Senate debates

Thursday, 16 May 2024

Statements by Senators

Domestic and Family Violence

1:47 pm

Photo of Lidia ThorpeLidia Thorpe (Victoria, Independent) Share this | Hansard source

Every nine days a woman is murdered by a current or former partner. Countless more are assaulted, hurt, raped, scared, trapped. Although black women are the most impacted by this violence, we are never seen as the experts on our own experiences. Missing from all of the recent conversations about gendered violence are the voices of black women. Without our voices being centred in this conversation, we cannot dismantle systems of violence.

We know that more police and prisons have never reduced violence or made women safer, especially not black women and our families. We know that this government has created deep poverty and inequality in this country, which is only growing. Poverty plus the same old colonial gendered and racial violence are a deadly mix, leaving women trapped in dangerous situations, unable to leave, as funding cuts for vital services leave them with nowhere to run.

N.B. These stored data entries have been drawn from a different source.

**config.mk**
```make
export PLATFORM = sky130hd
export DESIGN_NAME = sab_top
export DESIGN_NICKNAME = d
export VERILOG_FILES = /design/src/sab_pkg.sv /design/src/sab_tick_gen.sv /design/src/sab_sar.sv /design/src/sab_top.sv
export SDC_FILE = /design/constraint.sdc
export NUM_CORES = 1
export LEC_CHECK = 0
export BUFFER_PORTS_ARGS = -buffer_cell sky130_fd_sc_hd__clkbuf_2
export CORE_ASPECT_RATIO = 2
export CORE_MARGIN = 3
export CORE_UTILIZATION = 44
export DETAILED_ROUTE_END_ITERATION = 8
export GPL_ROUTABILITY_DRIVEN = 0
export PLACE_DENSITY = 0.76
export SLEW_MARGIN = 20
export SYNTH_ARGS = -nofsm -noshare
export SYNTH_HDL_FRONTEND = slang
export SYNTH_SLANG_ARGS = --single-unit
```
**constraint.sdc**
```tcl
create_clock -name ref_clk_i -period 1.9 [get_ports ref_clk_i]
set_input_delay 0.38 -clock ref_clk_i [delete_from_list [all_inputs] [get_ports ref_clk_i]]
set_output_delay 0.38 -clock ref_clk_i [all_outputs]
set_load 0.03 [all_outputs]
```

We need urgent investment in community controlled, culturally safe services to support people who are experiencing or trying to escape violence. In the words of Afrida Imrose, policing is never going to fix what is essentially a public health crisis—especially when police are some of the greatest perpetrators and enablers of femicide. It is urgent and necessary to force our governments to reckon with how they are making things worse.